小金井つるかめクリニックの消化器内科の川上智寛です。
2021年度も多くの皆様に当院で内視鏡検査を受けていただきました。
詳細な検査件数などは次回のブログで実績報告としてお伝えします。
以前から「健診受診者が多い時期の予約取得が難しい」という問題が課題として挙がっていましたので、2022年度は土曜日を2列体制とし、少しでもスムーズな予約取得ができるように検査枠の拡充をはかります。今年度もよろしくお願いいたします。
ここ最近、立て続けにアニサキスによる胃痛で検査をした方がいらっしゃったので、今回のブログでは「アニサキス症」を取り上げようと思います。過去1年間に内視鏡でアニサキスを除去した件数は7例ありました。一般にサバやサケの旬の時期に一致して11-4月に多いようで、7例中5例がこの時期に発生していました。
アニサキス属線虫は、クジラやイルカなどの哺乳動物を終宿主、オキアミ(釣りの餌にも使われる、小さなエビのような形をした生き物)を中間宿主とする寄生虫です。終宿主の糞便とともに海水中にアニサキスの虫卵が排出され、幼虫に発育したアニサキスが中間宿主のオキアミに捕食されます。アニサキスをとりこんだオキアミを捕食した魚介類や、アニサキスに感染した魚を捕食した魚介類を、生食あるいは加熱不十分な状態でヒトが食べることでアニサキス症を引き起こします。サバ・アジ・イワシ・サケ・カツオ・イカなどが原因として多いようですが、文献によると日本近海の魚介類だけでも150種以上からアニサキスが検出されているとのことなので、海産物の生食はどんなものであれ注意しないといけないということですね。
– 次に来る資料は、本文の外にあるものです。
Context: an optimization exercise on an open-source flow, tuned for small area. The choices shown serve that exercise and are no tape-out recipe. Function was checked by simulation only, so behaviour that the tests miss may differ from the original.

==> trial 60: inputs <==
==> flow/design.v <==
module aip_host_responder #(
  parameter int          DATAWIDTH = 32,
  parameter int          SIZE_Y    = 64,
  parameter int          SIZE_Z    = 64,
  parameter logic [31:0] IP_ID_VAL = 32'h1000500B
) (
  input  logic                      clk,
  input  logic                      rst_a,
  input  logic                      en_s,
  input  logic [DATAWIDTH-1:0]      data_in,
  output logic [DATAWIDTH-1:0]      data_out,
  input  logic                      write,
  input  logic                      read,
  input  logic                      start,
  input  logic [4:0]                conf_dbus,
  output logic                      int_req,
  output logic                      core_start,
  input  logic                      core_done,
  input  logic [$clog2(SIZE_Y)-1:0] core_y_addr,
  output logic [DATAWIDTH-1:0]      core_y_data,
  input  logic                      core_z_we,
  input  logic [$clog2(SIZE_Z)-1:0] core_z_addr,
  input  logic [DATAWIDTH-1:0]      core_z_data,
  output logic [DATAWIDTH-1:0]      conf_size_y
);
  localparam int AY = $clog2(SIZE_Y);
  localparam int AZ = $clog2(SIZE_Z);
  localparam logic [4:0] C_MMEM_Y = 5'd0;
  localparam logic [4:0] C_AMEM_Y = 5'd1;
  localparam logic [4:0] C_MMEM_Z = 5'd2;
  localparam logic [4:0] C_AMEM_Z = 5'd3;
  localparam logic [4:0] C_CSIZE  = 5'd4;
  localparam logic [4:0] C_ASIZE  = 5'd5;
  localparam logic [4:0] C_STATUS = 5'd30;
  localparam logic [4:0] C_IP_ID  = 5'd31;
  typedef enum logic {
    S_IDLE,
    S_BUSY
  } state_t;
  logic [DATAWIDTH-1:0] mem_y [SIZE_Y];
  logic [DATAWIDTH-1:0] mem_z [SIZE_Z];
  state_t               state_q, state_d;
  logic [AY-1:0]        ptr_y_q, ptr_y_d;
  logic [AZ-1:0]        ptr_z_q, ptr_z_d;
  logic [DATAWIDTH-1:0] csize_q, csize_d;
  logic [DATAWIDTH-1:0] dout_q, dout_d;
  logic [DATAWIDTH-1:0] ydat_q, ydat_d;
  logic [7:0]           mask_q, mask_d;
  logic [7:0]           flags_q, flags_d;
  logic                 irq_q, irq_d;
  logic                 cstart_q, cstart_d;
  logic                 wr;
  logic                 rd;
  logic                 st;
  logic                 busy;
  logic                 y_we;
  logic [31:0]          status_w;
  function automatic logic [AY-1:0] inc_y(input logic [AY-1:0] p);
    inc_y = (p == (SIZE_Y - 1)) ? '0 : p + 1'b1;
  endfunction
  function automatic logic [AZ-1:0] inc_z(input logic [AZ-1:0] p);
    inc_z = (p == (SIZE_Z - 1)) ? '0 : p + 1'b1;
  endfunction
  assign wr   = en_s & write;
  assign rd   = en_s & read & ~write;
  assign st   = en_s & start;
  assign busy = (state_q == S_BUSY);
  assign y_we = wr & (conf_dbus == C_MMEM_Y);
  assign status_w = {8'h00, mask_q, 7'h00, busy, flags_q};
  always_comb begin
    state_d  = state_q;
    cstart_d = 1'b0;
    case (state_q)
      S_IDLE: begin
        if (st) begin
          cstart_d = 1'b1;
          state_d  = S_BUSY;
        end
      end
      S_BUSY: begin
        if (core_done) begin
          state_d = S_IDLE;
        end
      end
      default: state_d = S_IDLE;
    endcase
  end
  always_comb begin
    ptr_y_d = ptr_y_q;
    ptr_z_d = ptr_z_q;
    csize_d = csize_q;
    dout_d  = dout_q;
    mask_d  = mask_q;
    flags_d = flags_q;
    if (wr) begin
      case (conf_dbus)
        C_MMEM_Y: ptr_y_d = inc_y(ptr_y_q);
        C_AMEM_Y: ptr_y_d = data_in[AY-1:0];
        C_AMEM_Z: ptr_z_d = data_in[AZ-1:0];
        C_CSIZE:  csize_d = data_in;
        C_STATUS: begin
          mask_d  = data_in[23:16];
          flags_d = flags_q & ~data_in[7:0];
        end
        default: ;
      endcase
    end
    if (rd) begin
      case (conf_dbus)
        C_MMEM_Z: begin
          dout_d  = mem_z[ptr_z_q];
          ptr_z_d = inc_z(ptr_z_q);
        end
        C_STATUS: dout_d = DATAWIDTH'(status_w);
        C_IP_ID:  dout_d = DATAWIDTH'(IP_ID_VAL);
        default:  dout_d = '0;
      endcase
    end
    if (core_done) begin
      flags_d[0] = 1'b1;
    end
  end
  always_comb begin
    ydat_d = mem_y[core_y_addr];
    irq_d  = ~|(flags_q & mask_q);
  end
  always_ff @(posedge clk or negedge rst_a) begin
    if (!rst_a) begin
      state_q  <= S_IDLE;
      ptr_y_q  <= '0;
      ptr_z_q  <= '0;
      csize_q  <= '0;
      dout_q   <= '0;
      ydat_q   <= '0;
      mask_q   <= '0;
      flags_q  <= '0;
      irq_q    <= 1'b1;
      cstart_q <= 1'b0;
    end else begin
      state_q  <= state_d;
      ptr_y_q  <= ptr_y_d;
      ptr_z_q  <= ptr_z_d;
      csize_q  <= csize_d;
      dout_q   <= dout_d;
      ydat_q   <= ydat_d;
      mask_q   <= mask_d;
      flags_q  <= flags_d;
      irq_q    <= irq_d;
      cstart_q <= cstart_d;
    end
  end
  always_ff @(posedge clk) begin
    if (y_we) begin
      mem_y[ptr_y_q] <= data_in;
    end
    if (core_z_we) begin
      mem_z[core_z_addr] <= core_z_data;
    end
  end
  assign data_out    = dout_q;
  assign int_req     = irq_q;
  assign core_start  = cstart_q;
  assign core_y_data = ydat_q;
  assign conf_size_y = csize_q;
endmodule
アニサキスが噛みつく部位によって「胃アニサキス症」「腸アニサキス症」「腸管外アニサキス症」に分類されます。最も頻度が高いものが胃アニサキス症です。
胃アニサキス症の多くは食べてから8時間以内、腸アニサキスは数時間~数日後に激しい腹痛が起き、嘔気や嘔吐などを伴います。これらの症状はアニサキスが直接噛みついたことによるものというよりは、アニサキスによる即時型アレルギー反応ではないかという説もあります。たしかにCTなどを撮影するとアニサキスが噛みついた周囲の胃壁全体が極端に厚くなっており、アレルギー反応のように思われます。
ヒトはアニサキスにとって終宿主でも中間宿主でもないため、体内に入っても数日~1週間以内に死んでしまいます。そうはいっても受診した方に症状を伺うと“激烈な痛み”を訴えることが多いので、何かしら対処が必要になります。
胃アニサキス症の場合、内視鏡でアニサキスを摘出することが最も有効で確実です。
腸アニサキスの場合は、発生頻度が1%未満といわれており、そもそも頻度は多くないと思います(過去に予定の大腸カメラを行ったときに偶然大腸にアニサキスがいて摘出したことはありますが…)。東京都の感染症マニュアルのアニサキス症の項目に記載ある通り、抗ヒスタミン薬や鎮痛剤などの対症療法で対応するケースが多いでしょうか。
2021年の秋くらいにニュースサイトで、「正露丸にアニサキス殺虫効果!」という記事をみた記憶があり今回調べてみたところ、高知大学の松岡教授らが発表した論文を元に記事になっていたようです。この論文の実験は、塩酸に正露丸を溶かし、その液体にアニサキスをつけて、細胞が死んだかどうか確認するという内容です。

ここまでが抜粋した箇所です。